The imaging of potentially habitable exoplanets has presented a major technical challenge since the starlight reflecting off them from their host stars is generally billions of times dimmer than the light coming to us directly from those stars. Resolving a small planet close to its star at a distance of several light-years has been compared to spotting a moth circling a streetlamp dozens of miles away.

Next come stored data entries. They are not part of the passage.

**config.mk**
```make
export PLATFORM = sky130hd
export DESIGN_NAME = adc_scan_sequencer
export DESIGN_NICKNAME = d
export VERILOG_FILES = /design/src/rtl/adc_scan_sequencer.sv
export SDC_FILE = /design/constraint.sdc
export NUM_CORES = 1
export LEC_CHECK = 0
export ABC_AREA = 1
export CAP_MARGIN = 25
export CORE_MARGIN = 2
export CORE_UTILIZATION = 57
export DETAILED_ROUTE_END_ITERATION = 10
export DONT_BUFFER_PORTS = 1
export GPL_TIMING_DRIVEN = 0
export MAX_ROUTING_LAYER = met4
export PLACE_DENSITY = 0.75
export RECOVER_POWER = 100
export SYNTH_ARGS = -nofsm -noshare
export SYNTH_HDL_FRONTEND = slang
export SYNTH_SLANG_ARGS = --single-unit
```
**constraint.sdc**
```tcl
create_clock -name clk -period 2 [get_ports clk]
set_input_delay 0.3 -clock clk [delete_from_list [all_inputs] [get_ports clk]]
set_output_delay 0.3 -clock clk [all_outputs]
set_load 0.02 [all_outputs]
```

To solve this problem, in 2016, Breakthrough Watch and ESO launched a collaboration to build a thermal infrared coronagraph, designed to block out most of the light coming from the star and optimized to capture the infrared light emitted by the warm surface of an orbiting planet.

In addition to helping reduce the light of the target star and thereby reveal potential terrestrial exoplanets’ signatures, the coronagraph modifies existing instrumentation to optimize its sensitivity to infrared wavelengths, enabling it to detect potential heat signatures similar to that emitted by Earth.

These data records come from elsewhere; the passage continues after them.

<file path="src/rtl/lsu_mem_ctrl.sv">
// Load/store controller between the EXU and a handshaked memory port.
// Builds byte strobes and lane-shifted store data from size/offset, extracts
// and extends load data, and sequences each access through a
// request / wait / response FSM guarded by a timeout watchdog. Misaligned
// or illegally sized accesses are trapped without any memory traffic.
module lsu_mem_ctrl #(
    parameter int ADDR_W  = 32,
    parameter int DATA_W  = 32,
    parameter int TIMEOUT = 255
) (
    input  logic              clk,
    input  logic              rst_n,
    input  logic              req_valid,
    output logic              req_ready,
    input  logic              req_we,
    input  logic [ADDR_W-1:0] req_addr,
    input  logic [DATA_W-1:0] req_wdata,
    input  logic [1:0]        req_size,
    input  logic              req_signed,
    output logic              rsp_valid,
    input  logic              rsp_ready,
    output logic [DATA_W-1:0] rsp_rdata,
    output logic [1:0]        rsp_err,
    output logic              mem_req_valid,
    input  logic              mem_req_ready,
    output logic              mem_we,
    output logic [ADDR_W-1:0] mem_addr,
    output logic [DATA_W-1:0] mem_wdata,
    output logic [DATA_W/8-1:0] mem_wstrb,
    input  logic              mem_rsp_valid,
    input  logic [DATA_W-1:0] mem_rdata
);

    localparam int STRB_W = DATA_W / 8;
    localparam int OFF_W  = $clog2(STRB_W);
    localparam int TMR_W  = $clog2(TIMEOUT + 1);

    localparam logic [1:0] ERR_OK       = 2'b00;
    localparam logic [1:0] ERR_MISALIGN = 2'b01;
    localparam logic [1:0] ERR_TIMEOUT  = 2'b10;

    typedef enum logic [1:0] {
        ST_IDLE,
        ST_REQ,
        ST_WAIT,
        ST_RESP
    } state_e;

    state_e              state_q, state_d;
    logic                we_q, we_d;
    logic [1:0]          size_q, size_d;
    logic                sgn_q, sgn_d;
    logic [OFF_W-1:0]    off_q, off_d;
    logic [ADDR_W-1:0]   addr_q, addr_d;
    logic [DATA_W-1:0]   wdata_q, wdata_d;
    logic [STRB_W-1:0]   wstrb_q, wstrb_d;
    logic [DATA_W-1:0]   rdata_q, rdata_d;
    logic [1:0]          err_q, err_d;
    logic [TMR_W-1:0]    timer_q, timer_d;

    logic                accept;
    logic [OFF_W-1:0]    req_off;

    // Access is legal when the size fits the bus and the offset is a
    // multiple of the access width.
    function automatic logic access_ok(input logic [OFF_W-1:0] off,
                                       input logic [1:0]       size);
        logic [OFF_W-1:0] ones;
        ones = '1;
        if ((DATA_W < 64) && (size == 2'b11)) begin
            return 1'b0;
        end
        return (off & ~(ones << size)) == '0;
    endfunction

    // One strobe bit per byte of the access, moved up to the byte offset.
    function automatic logic [STRB_W-1:0] strobe_gen(input logic [OFF_W-1:0] off,
                                                     input logic [1:0]       size);
        logic [STRB_W-1:0] ones;
        ones = '1;
        return ~(ones << (1 << size)) << off;
    endfunction

    // Store data is LSB-justified on the request side; move it to its lanes.
    function automatic logic [DATA_W-1:0] lane_shift(input logic [DATA_W-1:0] data,
                                                     input logic [OFF_W-1:0]  off);
        return data << {off, 3'b000};
    endfunction

    // Bring the addressed bytes down to bit 0, keep 8<<size bits and extend.
    // Extension is done by parking the field at the top of the word and
    // shifting back down, arithmetically for signed loads.
    function automatic logic [DATA_W-1:0] load_extend(input logic [DATA_W-1:0] raw,
                                                      input logic [OFF_W-1:0]  off,
                                                      input logic [1:0]        size,
                                                      input logic              sgn);
        logic        [DATA_W-1:0] lane;
        logic signed [DATA_W-1:0] top;
        int                       pad;
        lane = raw >> {off, 3'b000};
        pad  = DATA_W - (8 << size);
        if (pad < 0) begin
            pad = 0;
        end
        top = $signed(lane << pad);
        if (sgn) begin
            return $unsigned(top >>> pad);
        end
        return (lane << pad) >> pad;
    endfunction

    assign accept  = req_valid & req_ready;
    assign req_off = req_addr[OFF_W-1:0];

    // Next-state and datapath capture for the access sequencer.
    always_comb begin
        state_d = state_q;
        we_d    = we_q;
        size_d  = size_q;
        sgn_d   = sgn_q;
        off_d   = off_q;
        addr_d  = addr_q;
        wdata_d = wdata_q;
        wstrb_d = wstrb_q;
        rdata_d = rdata_q;
        err_d   = err_q;
        timer_d = timer_q;

        case (state_q)
            ST_IDLE: begin
                if (accept) begin
                    we_d    = req_we;
                    size_d  = req_size;
                    sgn_d   = req_signed;
                    off_d   = req_off;
                    addr_d  = {req_addr[ADDR_W-1:OFF_W], {OFF_W{1'b0}}};
                    wdata_d = lane_shift(req_wdata, req_off);
                    wstrb_d = strobe_gen(req_off, req_size);
                    rdata_d = '0;
                    timer_d = '0;
                    if (access_ok(req_off, req_size)) begin
                        err_d   = ERR_OK;
                        state_d = ST_REQ;
                    end else begin
                        err_d   = ERR_MISALIGN;
                        state_d = ST_RESP;
                    end
                end
            end
            ST_REQ: begin
                if (mem_req_ready) begin
                    timer_d = '0;
                    state_d = ST_WAIT;
                end
            end
            ST_WAIT: begin
                timer_d = timer_q + TMR_W'(1);
                // A response in the last allowed cycle still beats the watchdog.
                if (mem_rsp_valid) begin
                    err_d   = ERR_OK;
                    rdata_d = we_q ? '0 : load_extend(mem_rdata, off_q, size_q, sgn_q);
                    state_d = ST_RESP;
                end else if (timer_q == TMR_W'(TIMEOUT - 1)) begin
                    err_d   = ERR_TIMEOUT;
                    rdata_d = '0;
                    state_d = ST_RESP;
                end
            end
            ST_RESP: begin
                if (rsp_ready) begin
                    state_d = ST_IDLE;
                end
            end
            default: begin
                state_d = ST_IDLE;
            end
        endcase
    end

    // State and captured-access registers; reset abandons any transaction.
    always_ff @(posedge clk or negedge rst_n) begin
        if (!rst_n) begin
            state_q <= ST_IDLE;
            we_q    <= 1'b0;
            size_q  <= 2'b00;
            sgn_q   <= 1'b0;
            off_q   <= '0;
            addr_q  <= '0;
            wdata_q <= '0;
            wstrb_q <= '0;
            rdata_q <= '0;
            err_q   <= ERR_OK;
            timer_q <= '0;
        end else begin
            state_q <= state_d;
            we_q    <= we_d;
            size_q  <= size_d;
            sgn_q   <= sgn_d;
            off_q   <= off_d;
            addr_q  <= addr_d;
            wdata_q <= wdata_d;
            wstrb_q <= wstrb_d;
            rdata_q <= rdata_d;
            err_q   <= err_d;
            timer_q <= timer_d;
        end
    end

    assign req_ready     = (state_q == ST_IDLE);
    assign rsp_valid     = (state_q == ST_RESP);
    assign mem_req_valid = (state_q == ST_REQ);
    assign mem_we        = we_q;
    assign mem_addr      = addr_q;
    assign mem_wdata     = wdata_q;
    assign mem_wstrb     = wstrb_q;
    assign rsp_rdata     = rdata_q;
    assign rsp_err       = err_q;

endmodule
</file>
<file path="config.mk">
export PLATFORM = sky130hd
export DESIGN_NAME = lsu_mem_ctrl
export DESIGN_NICKNAME = d
export VERILOG_FILES = /design/src/rtl/lsu_mem_ctrl.sv
export SDC_FILE = /design/constraint.sdc
export NUM_CORES = 1
export LEC_CHECK = 0
export ABC_CLOCK_PERIOD_IN_PS = 2200
export BUFFER_PORTS_ARGS = -buffer_cell sky130_fd_sc_hd__buf_2
export CORE_ASPECT_RATIO = 1.75
export CORE_MARGIN = 2
export CORE_UTILIZATION = 24
export CTS_CLUSTER_DIAMETER = 150
export DETAILED_ROUTE_END_ITERATION = 8
export PLACE_DENSITY = 0.54
export SLEW_MARGIN = 30
export SYNTH_ARGS = -nofsm -noshare
export SYNTH_HDL_FRONTEND = slang
export SYNTH_SLANG_ARGS = --single-unit
</file>
<file path="constraint.sdc">
create_clock -name clk -period 2.2 [get_ports clk]
set_input_delay 0.44 -clock clk [delete_from_list [all_inputs] [get_ports clk]]
set_output_delay 0.44 -clock clk [all_outputs]
set_load 0.03 [all_outputs]
</file>
## Word level (Yosys, flattened, before mapping)

Cells that the tools add are included.

| storage, ports and cells | value |
|---|---|
| flip-flop bits (word level) | 116 |
| input port bits | 106 |
| output and inout bits | 106 |
| word-level logic and storage cells | 80 |

| cells by class | value |
|---|---|
| add/sub/neg operators | 2 |
| order comparisons | 1 |
| equal/unequal tests | 9 |
| shift-type cells | 10 |
| mux-type cells | 35 |
| bitwise gates (word level) | 4 |
| reductions and logical operators | 8 |

Operators by type and width:

| operator | number |
|---|---|
| 32-bit two-way mux | 9 |
| 32-bit one-hot mux with 2 select lines | 1 |
| 32-bit by 1-bit less-than comparator with 1-bit output (second input constant) | 1 |
| 1-bit by 2-bit << shifter with 32-bit output (first input constant) | 1 |
| 32-bit by 32-bit << shifter with 32-bit output | 1 |
| 32-bit by 5-bit << shifter with 32-bit output | 1 |
| 4-bit by 2-bit << shifter with 32-bit output (first input constant) | 1 |
| 4-bit by 32-bit << shifter with 4-bit output (first input constant) | 1 |
| 32-bit by 32-bit >> shifter with 32-bit output | 1 |
| 32-bit by 5-bit >> shifter with 32-bit output | 1 |
| 32-bit by 32-bit >>> shifter with 32-bit output | 1 |
| 7-bit by 32-bit subtractor with 32-bit output (first input constant) | 1 |
| 8-bit one-hot mux with 3 select lines | 1 |
| 2-bit two-way mux | 9 |
| 8-bit two-way mux | 2 |
| 1-bit two-way mux | 11 |
| 8-bit by 1-bit adder with 8-bit output (second input constant) | 1 |
| 8-bit equality test (second input constant) | 1 |
| 2-bit one-hot mux with 4 select lines | 1 |
| 2-bit equality test (second input constant) | 3 |
| 2-bit by 1-bit inequality test with 1-bit output (second input constant) | 3 |
| 3-bit AND reduction | 2 |
| 2-bit logical NOT | 2 |
| 4-bit NOT | 1 |
| 12 further kinds | 12 |

## Longest topological paths before layout

Gate-level depths: netlist (run 1).

| depth | value |
|---|---|
| depth after elaboration | 13 |
| gate-level depth with buffers | 7 |
| mapped depth without buffers | 6 |

## Least setup slack after synthesis (run 1)

OpenSTA, ideal clock, no wires.

| timing | value |
|---|---|
| path type | reg2reg |
| start | reg state_q[0] |
| end | reg timer_q[7] |
| setup time | 0.066 ns |
| data arrival time | 1.978 ns |
| required time | 2.134 ns |
| setup slack | 0.156 ns |
| stages on the path, launching flop included | 7 |
| buffers on the path | 0 |
| period minus slack after synthesis | 2.044 ns |
| path through | dfrtp_1 inv_1 ha_1 nor2b_4 or4_4 or4_1 nand2_1 |

| between the ends | value |
|---|---|
| word-level cells in the longest chain between the ends | 4 |
| elaborated cells on any way between the ends | 9 |
| those cells by class | eq/ne (4); mux (1); bitwise (1); reduce/logical (3) |

Ends and longest elaborated chain:

| item | RTL line | text |
|---|---|---|
| start: declaration | 49 | `state_e state_q, state_d;` |
| start signal: assignment | 195 | `state_q <= state_d;` |
| 2-bit logical NOT * | 209 | `assign req_ready = (state_q == ST_IDLE);` |
| named net req_ready | 14 | `output logic req_ready,` |
| 1-bit bitwise AND | 112 | `assign accept = req_valid & req_ready;` |
| 2-bit by 1-bit inequality test with 1-bit output (no line) | -- |  |
| 3-bit AND reduction (no line) | -- |  |
| end signal: assignment | 205 | `timer_q <= timer_d;` |
| end: declaration | 59 | `logic [TMR_W-1:0] timer_q, timer_d;` |

The timed path passes the listed nets; every way through them passes the cells marked *.
A chain may end at the register's enable or synchronous reset.

## Final worst setup path (run 1)

| timing | value |
|---|---|
| start | reg state_q[0] |
| end | reg rdata_q[27], in the netlist rsp_rdata[27] |

| between the ends | value |
|---|---|
| word-level cells in the longest chain between the ends | 4 |
| elaborated cells on any way between the ends | 8 |
| those cells by class | eq/ne (3); mux (1); bitwise (1); reduce/logical (3) |

Ends and longest elaborated chain:

| item | RTL line | text |
|---|---|---|
| 2-bit logical NOT | 129, 209 |  |
| 1-bit bitwise AND | 112 |  |
| 2-bit by 1-bit inequality test with 1-bit output (no line) | -- |  |
| 3-bit AND reduction (no line) | -- |  |
| end signal: assignment | 203 | `rdata_q <= rdata_d;` |
| end: declaration | 57 | `logic [DATA_W-1:0] rdata_q, rdata_d;` |

Several ways; a longest one is shown, not always the timed one.

==> impl_metrics.env, run 1 <==
export IMPL_drv_slew=0
export IMPL_fin_hold_ws_ps=229.7
export IMPL_grt_pass1_vias=4957
export IMPL_rows=74
export IMPL_async_flop_share=1.000
export IMPL_grt_setup_unrepaired="no"
export IMPL_crit_type="reg -> reg"
export IMPL_cp_slowest_cell="a211oi_4"
export IMPL_power_frac_seq=0.288
export IMPL_numClockSinks=116
export IMPL_pre_cts_slack_ps=148.1
export IMPL_finalCritPeriodShare=0.9275
export IMPL_wirelength_um=17530
export IMPL_vias=4712
export IMPL_pwr_share_comb=0.462
export IMPL_endpoint_kind="register"
export IMPL_drtAntennaViolNets=0
export IMPL_dieArea_sq_um=24920
export IMPL_tightest_slew_ps=743.2
export IMPL_die_w_um=120.2
export IMPL_final_nets=833
export IMPL_ioPinCount=212
export IMPL_finalHoldViolCount=0
export IMPL_core_sq_um=23240
export IMPL_clkLatencyLatePin_ps=420
export IMPL_slew_headroom=0.5035
export IMPL_hold_depth=2
export IMPL_totalPowerFinal_mw=12.42
export IMPL_ys_types=56
export IMPL_viasPerCell=4.535
export IMPL_p_per_area_nw_per_um2=1598
export IMPL_grt_pass1_wl_um=27860
export IMPL_numCtsBuffers=17
export IMPL_areaGrowthSynthToFinish_pct=37.11
export IMPL_critPathRequiredTime_ps=2550
export IMPL_final_layout_size_suffix_gt1_frac=0.4134
export IMPL_synth_top_area_cell="dfrtp_1"
export IMPL_setup_ws_ps=159.4
export IMPL_dp_hpwl_um=13680
export IMPL_clock_fmax_mhz=490.1
export IMPL_place_congestion=0.7991
export IMPL_swShare=0.4244
export IMPL_ys_seq_area_frac=0.5119
export IMPL_antenna_found_initial=2
export IMPL_fin_setup_tns_ps=0
export IMPL_synth_seq_cells=116
export IMPL_clockBufferDepth=2
export IMPL_reg2reg_depth=6
export IMPL_min_period_ps=2041
export IMPL_leakagePower_nw=3.844
export IMPL_drtIter0Drc=205
export IMPL_clkTransAtPathRegs_ps=50
export IMPL_die_h_um=207.3
export IMPL_synthCells=512
export IMPL_setup_violations=0
export IMPL_synth_top_flop_cell="dfrtp_1"
export IMPL_htreeDepth=4
export IMPL_drcViolationCount=0
export IMPL_peakVddDrop_mv=0.5298
export IMPL_p_switching_mw=5.271
export IMPL_dr_pass1_iters=4
export IMPL_synth_area_leaders="dfrtp_1 51%, mux2_2 7.1%, mux2i_1 6.7%"
export IMPL_synth_edf_count=0
export IMPL_postCtsSetupBuffers=0
export IMPL_port_buffers=209
export IMPL_clockRootBuffer="clkbuf_16"
export IMPL_placed_cells=1005
export IMPL_worstPathMaxFanout=16
export IMPL_clock_skew_ps=8.379
export IMPL_hold_class="in -> reg"
export IMPL_fin_cells=1039
export IMPL_synth_top_area_share=0.5119
export IMPL_grt_max_degree=60
export IMPL_clock_power_share=0.250
export IMPL_synth_area_per_cell_sq_um=11.08
export IMPL_arrival_ps=2390
export IMPL_globalRouteOverflowTotal=0
export IMPL_start_util=0.2440
export IMPL_cp_cell_sequence="inv_1 -> ha_1 -> or2b_1 -> nand4b_2 -> a211oi_4 -> a22o_1"
export IMPL_internal_power_mw=7.149
export IMPL_cp_start_kind="register"
export IMPL_wl_per_cell_um=16.88
export IMPL_status="completed"
export IMPL_grt_usage=0.1463
export IMPL_cts_tree="yes"
export IMPL_maxCapViolCount=0
export IMPL_layout_common_cells="208 x buf_2, 116 x dfrtp_1, 57 x nand2_1"
export IMPL_final_common_cell="buf_2"
export IMPL_cp_slowest_stage_delay_ps=590
export IMPL_yosys_warnings=0
export IMPL_cts_resized_gates=0
export IMPL_syn_area_sq_um=5670
cells in the mapped netlist, types with 11 or more instances:
| library cell | n |
|---|---|
| dfrtp_1 | 116 |
| nand2_1 | 58 |
| mux2i_1 | 38 |
| mux2_2 | 36 |
| o21ai_0 | 32 |
| a21oi_1 | 28 |
| a22o_1 | 26 |
| clkbuf_1 | 21 |
| nor2_1 | 17 |
| nor2b_1 | 13 |
| a211oi_1 | 11 |
registers in the layout, summed over array words and instances, names as in the netlist, 4 cells and up:
register / cells
mem_addr: 30
mem_wdata: 32
timer_q: 8
rsp_rdata: 32
mem_wstrb: 4
cell type report:
| class | count | area [sq um] |
|---|---|---|
| inverters | 7 | 26.28 |
| fillers | 2409 | 15460 |
| clock buffers | 23 | 488.0 |
| flip-flops and latches | 116 | 2903 |
| repair buffers | 226 | 1229 |
| well taps | 304 | 380.4 |
| diodes | 2 | 5.005 |
| multi-input cells | 353 | 2572 |
| clock inverters | 8 | 171.4 |
metal layers:
metal | routed length, um | vias to the layer above | part of all wire | global-route usage
met3 | 748 | 21 | 0.043 | 0.03462
met1 | 6434 | 2292 | 0.37 | 0.1513
li1 | - | 2285 | - | -
met2 | 9961 | 114 | 0.57 | 0.2739
met4 | 389 | 0 | 0.022 | 0.06491
met5 | 0 | - | 0 | 0
worst max-delay path: cells and delay by family (launching register included):
family                     cells  cell delay, ps
buffers and inverters          1              80
AOI/OAI and AO/OA              2             810
and+or+nand+nor                2             420
adders and majority gates      1             250
DFF                            1             400
through the flow:
stage	utilization	instance area (sq um)
2_1_floorplan	-	5674
3_3_place_gp	0.3055	7101
3_5_place_dp	0.3055	7101
4_1_cts	0.3343	7770
5_1_grt	0.3343	7770
6_report	0.3346	7775
power by group through the flow:
stage	Clock, mW	Combinational (mW)	Sequential (mW)
finish	3.10	5.74	3.57
global route	3.27	6.20	3.70
CTS	3.19	5.84	3.60
detailed placement	0	5.83	3.62
global placement	0	5.78	3.62
floorplan	0	2.41	5.13
final timing paths:
check                        startpoint            end  slack (ps)
max reg2reg                  state_q[0]  rsp_rdata[27]         160
max in group asynchronous         rst_n  rsp_rdata[27]        1210
min reg2reg                mem_wstrb[1]   mem_wstrb[1]         470
min                        req_addr[24]   mem_addr[24]         230
min in group asynchronous         rst_n  mem_wdata[31]         410
max                          state_q[0]  rsp_rdata[27]         160
kinds of logic after synthesis:
group | synth area share
AOI/OAI and AO/OA | 0.1620
DFF | 0.5119
adders and majority gates | 0.01324
buffers and inverters | 0.03641
muxes | 0.1631
xor gates and xnor gates | 0.001545
other | 0.0006613
and+or+nand+nor | 0.1112
timing repair:
action / CTS / global route
hold endpoints to repair: 9 / 0
hold buffers: 1 / 0
setup endpoints to repair: 0 / 0
No activity file was read; power rests on OpenSTA's default activity.
==> inputs of run 2 (changes only) <==
--- a/config.mk
+++ b/config.mk
@@ -9,10 +9,10 @@
 export BUFFER_PORTS_ARGS = -buffer_cell sky130_fd_sc_hd__buf_2
 export CORE_ASPECT_RATIO = 1.75
 export CORE_MARGIN = 2
-export CORE_UTILIZATION = 24
+export CORE_UTILIZATION = 45
 export CTS_CLUSTER_DIAMETER = 150
 export DETAILED_ROUTE_END_ITERATION = 8
-export PLACE_DENSITY = 0.54
+export PLACE_DENSITY = 0.83
 export SLEW_MARGIN = 30
 export SYNTH_ARGS = -nofsm -noshare
 export SYNTH_HDL_FRONTEND = slang
==> run 2 against run 1 <==
  * Via count rose by 4.8%
  * Clock skew rose by 0.71 ps
  * Sequential power grew 2%
  * Cell area shrank 2.7%
  * Critical endpoint is now timer_q[7]
  * Highest routed layer unchanged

Building upon these advances, NEAR, an ambitious $3 million observation program led by Breakthrough Watch and ESO, conducted more than 100 hours of observation beginning in 2019 to hunt for exoplanets within the habitable zones of the two Sun-like stars. It was developed in collaboration with the University of Uppsala in Sweden, the University of Liège in Belgium, CEA, Université Paris-Saclay, the California Institute of Technology in the U.S., and Kampf Telescope Optics in Munich, Germany.

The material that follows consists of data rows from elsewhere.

[config.mk]
export PLATFORM = sky130hd
export DESIGN_NAME = vx_gbar_unit
export DESIGN_NICKNAME = d
export VERILOG_FILES = /design/src/rtl/vx_gbar_unit_pkg.sv /design/src/rtl/vx_gbar_unit_popcount.sv /design/src/rtl/vx_gbar_unit.sv
export SDC_FILE = /design/constraint.sdc
export NUM_CORES = 1
export LEC_CHECK = 0
export BUFFER_PORTS_ARGS = -buffer_cell sky130_fd_sc_hd__buf_2
export CORE_ASPECT_RATIO = 0.7
export CORE_MARGIN = 8
export CORE_UTILIZATION = 59
export CTS_CLUSTER_DIAMETER = 150
export DETAILED_ROUTE_END_ITERATION = 10
export PLACE_DENSITY = 0.81
export SETUP_SLACK_MARGIN = 0.02
export SYNTH_ARGS = -nofsm -noshare
export SYNTH_HDL_FRONTEND = slang
export SYNTH_SLANG_ARGS = --single-unit
[constraint.sdc]
create_clock -name clk -period 3.28 [get_ports clk]
set_input_delay 0.328 -clock clk [delete_from_list [all_inputs] [get_ports clk]]
set_output_delay 0.328 -clock clk [all_outputs]
set_load 0.05 [all_outputs]
### config.mk
export PLATFORM = sky130hd
export DESIGN_NAME = strng_multi_core_flat
export DESIGN_NICKNAME = d
export VERILOG_FILES = /design/src/rtl/strng_multi_core_pkg.sv /design/src/rtl/strng_multi_core_if.sv /design/src/rtl/strng_multi_core_sampler.sv /design/src/rtl/strng_multi_core_str.sv /design/src/rtl/strng_multi_core.sv /design/src/flat_wrapper.sv
export SDC_FILE = /design/constraint.sdc
export NUM_CORES = 1
export LEC_CHECK = 0
export CELL_PAD_IN_SITES_DETAIL_PLACEMENT = 1
export CELL_PAD_IN_SITES_GLOBAL_PLACEMENT = 1
export CORE_AREA = 2 2 144 182
export CTS_BUF_LIST = sky130_fd_sc_hd__clkbuf_8 sky130_fd_sc_hd__clkbuf_16
export DETAILED_ROUTE_END_ITERATION = 8
export DIE_AREA = 0 0 146 184
export MAX_ROUTING_LAYER = met4
export PLACE_DENSITY = 0.7
export SLEW_MARGIN = 25
export SYNTH_ARGS = -nofsm -noshare
export SYNTH_HDL_FRONTEND = slang
export SYNTH_SLANG_ARGS = --single-unit
### constraint.sdc
create_clock -name clk -period 7.55 [get_ports clk]
set_clock_uncertainty 0.1 [all_clocks]
set_input_delay 1.1325 -clock clk [delete_from_list [all_inputs] [get_ports clk]]
set_output_delay 1.1325 -clock clk [all_outputs]
set_load 0.02 [all_outputs]
### src/rtl/strng_multi_core_pkg.sv
// Shared types for the STR TRNG core: FSM states, debias modes and ring seeding helpers.
package strng_multi_core_pkg;

    typedef enum logic [2:0] {
        ST_IDLE   = 3'd0,
        ST_WARMUP = 3'd1,
        ST_RUN    = 3'd2,
        ST_HOLD   = 3'd3,
        ST_ERROR  = 3'd4
    } state_t;

    typedef enum logic {
        MODE_RAW = 1'b0,
        MODE_VN  = 1'b1
    } mode_t;

    localparam logic [15:0] JITTER_TAPS = 16'hB400;

    function automatic logic [15:0] jitter_step(input logic [15:0] s);
        return {1'b0, s[15:1]} ^ (s[0] ? JITTER_TAPS : 16'h0000);
    endfunction

    // Every ring gets a distinct non-zero seed so channels never track each other.
    function automatic logic [15:0] ring_seed(input int ch, input int side);
        return 16'(32'hACE1 + ch * 32'h03B7 + side * 32'h1F0B) | 16'h0001;
    endfunction

endpackage

### src/rtl/strng_multi_core_if.sv
// Control and random-word handshake bundle between the TRNG core and its consumer.
interface strng_multi_core_if #(
    parameter int OUT_W = 32
);
    logic             en;
    logic             mode;
    logic             test_en;
    logic             test_bit;
    logic [OUT_W-1:0] rnd_data;
    logic             rnd_valid;
    logic             rnd_ready;
    logic             health_err;

    modport master (
        output en, mode, test_en, test_bit, rnd_ready,
        input  rnd_data, rnd_valid, health_err
    );

    modport slave (
        input  en, mode, test_en, test_bit, rnd_ready,
        output rnd_data, rnd_valid, health_err
    );
endinterface

### src/rtl/strng_multi_core_sampler.sv
// One ring pair with its 4-stage sampler and a 2-flop clk synchronizer per sampled bit.
module strng_multi_core_sampler #(
    parameter int             LEN    = 8,
    parameter logic [LEN-1:0] INIT   = 8'b01010000,
    parameter logic [15:0]    SEED_A = 16'hACE1,
    parameter logic [15:0]    SEED_B = 16'h1D2B
) (
    input  logic           clk,
    input  logic           rstn,
    output logic [LEN-1:0] sync_bits
);

    logic [LEN-1:0] ring_a;
    logic [LEN-1:0] ring_b;
    logic           strb;
    logic           strb_q;
    logic [LEN-1:0] stage0;
    logic [LEN-1:0] stage0_q;
    logic [LEN-1:0] stage1;
    logic [LEN-1:0] stage2;
    logic [LEN-1:0] rise0;
    logic [LEN-1:0] sync1;

    strng_multi_core_str #(.LEN(LEN), .INIT(INIT), .SEED(SEED_A)) u_ring_a (
        .clk  (clk),
        .rstn (rstn),
        .ring (ring_a)
    );

    strng_multi_core_str #(.LEN(LEN), .INIT(INIT), .SEED(SEED_B)) u_ring_b (
        .clk  (clk),
        .rstn (rstn),
        .ring (ring_b)
    );

    // Ring parity flips on every token move, which makes it the strobe.
    assign strb  = ^ring_b;
    assign rise0 = stage0 & ~stage0_q;

    always_ff @(posedge clk or negedge rstn) begin
        if (!rstn) begin
            strb_q    <= 1'b0;
            stage0    <= '0;
            stage0_q  <= '0;
            stage1    <= '0;
            stage2    <= '0;
            sync1     <= '0;
            sync_bits <= '0;
        end else begin
            strb_q <= strb;
            if (strb && !strb_q) begin
                stage0 <= ring_a ^ stage1;
                stage1 <= stage0;
            end
            stage0_q  <= stage0;
            stage2    <= (stage2 & ~rise0) | (stage1 & rise0);
            sync1     <= stage2;
            sync_bits <= sync1;
        end
    end

endmodule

In addition to advancing coronagraph technologies, the NEAR experiment further developed technologies for adaptive optics to strategically deform the telescope’s secondary mirror, compensating for the distortion produced by Earth’s atmosphere. It has also employed novel chopping strategies that reduce noise by allowing the instrument to switch rapidly between target stars — as fast as every 50 milliseconds — and thus maximize the available telescope time.

Beginning on May 21, 2019, ESO’s astronomers at ESO’s VLT conducted 100 hours of observation to establish the presence or absence of planets within Alpha Centauri’s habitable zones. Habitable-zone planets as small as about three times the size of Earth became detectable with the upgraded instrumentation. Rocky planets have radii that are typically less than about 1.7 times that of Earth. NEAR has demonstrated that such worlds will likely soon be imaged at the rate of current progress.

“ESO is glad to have contributed its expertise, substantial infrastructure, and observing time on the Very Large Telescope to the NEAR project and looks forward in the years ahead to exploring other nearby star systems,” commented ESO project leader Markus Kasper.

“The new capability that we demonstrated with NEAR to directly image nearby habitable-zone planets is inspiring to further developments of exoplanet science and astrobiology,” says Kevin Wagner, University of Arizona.

Pete Worden, executive director of the Breakthrough Initiatives, said, “Only a few years ago, we set out on a search for possible Earth-like planets circling Alpha Centauri A and B. We built the machinery that could do the job, and now a candidate planet has revealed itself. The power of concerted, global scientific collaboration is quite astonishing.”

“When we collaborate on a global scale, we discover new worlds, and we keep advancing,” said Yuri Milner, founder of the Breakthrough Initiatives. “The identification of a candidate habitable-zone planet in our celestial backyard will continue to power our curiosity.”